36 percent of ‘major’ hotels around Bahamas are at risk from the sea rise. Bahamian tourism industry can expect an annual loss of between $869 million to $946 million due to sea level rise. By 2050 Fiji and Kiribati Islands might disappear from the maps. But not only raising see levels, surge in tropical storms or decrease in snowfall are concern of the leisure industry leaders, but also the environmentally conscious customers. How has Hilton Worldwide addressed all those issues?
Hilton’s current approach
Hilton Worldwide is one of the global leaders in the green space in the World. It was selected Forbes Top 50 Green Brand and Newsweek’s Top Green Firm in the World. The company is focusing on various environmental aspects of its operations: energy and water use, waste management and carbon emissions. A dedicated to environmental problems’ website serves as a major CSR promotion tool:
In carbon emissions Hilton focused mostly on energy use reduction and also leveraged renewable energy credits to decrease it CO2 footprint. The company is providing its customers with a tool that guides hotel customers on how to minimize their footprint during the stay. It also allows the customers to calculate the emissions caused by meetings and events. Customers are then offered an opportunity to acquire carbon credits to offset the negative impact. The credits could be spend, according to customer choice, on rainforest saving in emerging markets, such as Indonesia or wind-generating projects in China or India.
Hilton Worldwide is also a member of the Hotel Carbon Measurement Initiative, together with 23 leading leisure industry companies. This initiative sets out standards for calculation of the carbon footprint of hotels and seeks to help them reduce it. Finally, Hilton is investing in renewable sources of energy and establishing partnerships with suppliers, to collectively look for footprint reduction. In the greenhouse gases emission space, Hilton reduced carbon output by 20.9% since 2009, which equals to removal of 128,725 cars from the roads globally. Its general energy use dropped by 14.5% since 2009.
What are the competitors doing?
Similarly to Hilton, Intercontinental Group rolled out its online environmental tool, helping manage carbon, energy, water and waste across its 4700 hotels.

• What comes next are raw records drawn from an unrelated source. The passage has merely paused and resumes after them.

===== src/rtl/i2c_bus_recover_pkg.sv =====
package i2c_bus_recover_pkg;
  typedef enum logic [1:0] {
    RS_IDLE = 2'd0,
    RS_LOW  = 2'd1,
    RS_HIGH = 2'd2
  } rcv_state_e;
endpackage


===== src/rtl/rcv_pulse_fsm.sv =====
module rcv_pulse_fsm
  import i2c_bus_recover_pkg::*;
#(
  parameter int MAX_PULSES = 8,
  localparam int CNT_W = $clog2(MAX_PULSES + 1)
) (
  input  logic clk,
  input  logic rst_n,
  input  logic tick,
  input  logic cmd,
  input  logic engine_busy,
  input  logic sda_in,
  output logic scl_oe,
  output logic active,
  output logic finish
);
  localparam logic [CNT_W-1:0] CNT_MAX = CNT_W'(MAX_PULSES);

  rcv_state_e       state;
  logic [CNT_W-1:0] pulses;
  logic             start;

  assign start  = (state == RS_IDLE) && cmd && !engine_busy;
  assign finish = (state == RS_HIGH) && tick && (sda_in || (pulses == CNT_MAX));
  assign scl_oe = (state == RS_LOW);
  assign active = (state != RS_IDLE);

  always_ff @(posedge clk or negedge rst_n) begin
    if (!rst_n) begin
      state  <= RS_IDLE;
      pulses <= '0;
    end else begin
      unique case (state)
        RS_IDLE: if (start) begin
          state  <= RS_LOW;
          pulses <= '0;
        end
        RS_LOW: if (tick) begin
          state  <= RS_HIGH;
          pulses <= pulses + 1'b1;
        end
        RS_HIGH: if (tick) begin
          state <= finish ? RS_IDLE : RS_LOW;
        end
        default: state <= RS_IDLE;
      endcase
    end
  end


  start_drive_chk: assert property (@(posedge clk) disable iff (!rst_n)
    (state == RS_IDLE && cmd && !engine_busy) |=> (scl_oe && active));

  busy_ignore_chk: assert property (@(posedge clk) disable iff (!rst_n)
    (state == RS_IDLE && cmd && engine_busy) |=> !active);

  no_restart_chk: assert property (@(posedge clk) disable iff (!rst_n)
    (active && !tick) |=> $stable(pulses));

  oe_on_tick_chk: assert property (@(posedge clk) disable iff (!rst_n)
    (active && !tick) |=> $stable(scl_oe));

  release_stop_chk: assert property (@(posedge clk) disable iff (!rst_n)
    (state == RS_HIGH && tick && sda_in) |=> !active);

  pulse_cap_chk: assert property (@(posedge clk) disable iff (!rst_n)
    active |-> (pulses <= CNT_MAX));
endmodule


===== src/rtl/rcv_done_flag.sv =====
module rcv_done_flag (
  input  logic clk,
  input  logic rst_n,
  input  logic set,
  input  logic clr,
  output logic flag
);
  always_ff @(posedge clk or negedge rst_n) begin
    if (!rst_n)    flag <= 1'b0;
    else if (set)  flag <= 1'b1;
    else if (clr)  flag <= 1'b0;
  end


  set_wins_chk: assert property (@(posedge clk) disable iff (!rst_n)
    set |=> flag);

  clear_chk: assert property (@(posedge clk) disable iff (!rst_n)
    (clr && !set) |=> !flag);

  hold_chk: assert property (@(posedge clk) disable iff (!rst_n)
    (!set && !clr) |=> $stable(flag));
endmodule


===== src/rtl/rcv_line_sense.sv =====
module rcv_line_sense #(
  parameter int LINES = 2
) (
  input  logic             clk,
  input  logic             rst_n,
  input  logic [LINES-1:0] line_in,
  output logic [LINES-1:0] line_q
);
  for (genvar g = 0; g < LINES; g++) begin : g_line
    always_ff @(posedge clk or negedge rst_n) begin
      if (!rst_n) line_q[g] <= 1'b1;
      else        line_q[g] <= line_in[g];
    end
  end


  level_follow_chk: assert property (@(posedge clk) disable iff (!rst_n)
    1'b1 |=> (line_q == $past(line_in)));
endmodule
[config.mk]
export PLATFORM = sky130hd
export DESIGN_NAME = prio_intc_bank
export DESIGN_NICKNAME = d
export VERILOG_FILES = /design/src/rtl/intc_pkg.sv /design/src/rtl/intc_line_cell.sv /design/src/rtl/intc_arbiter.sv /design/src/rtl/intc_vec_hold.sv /design/src/rtl/prio_intc_bank.sv
export SDC_FILE = /design/constraint.sdc
export NUM_CORES = 1
export LEC_CHECK = 0
export CAP_MARGIN = 20
export CORE_AREA = 2 2 305 307
export DETAILED_ROUTE_END_ITERATION = 12
export DIE_AREA = 0 0 307 309
export PLACE_DENSITY = 0.54
export SLEW_MARGIN = 20
export SYNTH_ARGS = -nofsm -noshare
export SYNTH_HDL_FRONTEND = slang
export SYNTH_SLANG_ARGS = --single-unit
[constraint.sdc]
create_clock -name clk -period 59.5 [get_ports clk]
set_input_delay 11.9 -clock clk [delete_from_list [all_inputs] [get_ports clk]]
set_output_delay 11.9 -clock clk [all_outputs]
set_load 0.01 [all_outputs]
[src/rtl/intc_pkg.sv]
package intc_pkg;
  localparam int ADDR_W        = 8;
  localparam int PRIO_W        = 5;
  localparam int CFG_W         = PRIO_W + 2;
  localparam int VEC_VALID_BIT = 8;

  localparam logic [ADDR_W-1:0] ADR_STAT = 8'h00;
  localparam logic [ADDR_W-1:0] ADR_MASK = 8'h01;
  localparam logic [ADDR_W-1:0] ADR_VIRQ = 8'h02;
  localparam logic [ADDR_W-1:0] ADR_VFIQ = 8'h03;
  localparam logic [ADDR_W-1:0] ADR_CTRL = 8'h04;
  localparam logic [ADDR_W-1:0] ADR_CFG0 = 8'h20;

  // packed msb first: prio in 6:2, level select in 1, fast route in 0
  typedef struct packed {
    logic [PRIO_W-1:0] prio;
    logic              trig_level;
    logic              to_fiq;
  } line_cfg_t;
endpackage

Interestingly, upon initial reduction, Hayatt emission footprint has flattened recently. A recent study by Washington State University has proven that chain hotels do better job in the field of ecological solutions than their independent competitors. The chains more likely engage in activities such as: use of energy efficient light bulbs, training staff to turn off lights, heaters and air-conditioners, buying products in bulks to reduce packaging or using safer cleaners and chemicals.
Is that enough?
I personally think it is not. Although Hilton’s efforts, similar to those of other top players in the leisure industry, look good on a corporate website, to me they are not the kind of involvement I would expect from a company directly, almost physically threatened by the global warming.
I imagine the company, which owns numerous coastal resorts, to be more deeply engaged in support for construction of coastal protective infrastructure, such as for example seawalls or beach-protectors, as well as helping local communities of threatened regions in relocation efforts.
Going forward, I think that climate change will significantly impact Hilton’s business. And I do not only mean the fact that any Hilton coastal project would have to take into account the projected changes in the coastal zone, due to climate changes. The Cornell University Center for Hospitality Research have just designed a Hotel Sustainability Tool, which will allow comparisons of carbon footprint between hotels.
While the tool is yet simple, I hope that more developed version will increase competition among hotels, for the trophy of the greenest resort, as customers of the future will be even more environmentally concerned. And I do believe that Hilton could treat the emission reductions as an opportunity. For example, a recent study shown that green design of hotel buildings could cut 30-50% of energy costs per room, allowing savings as big as 6.75 USD per daily room rate. Maybe greenhouse gases emissions reduction pressure could also have “green” impact on hotel profits?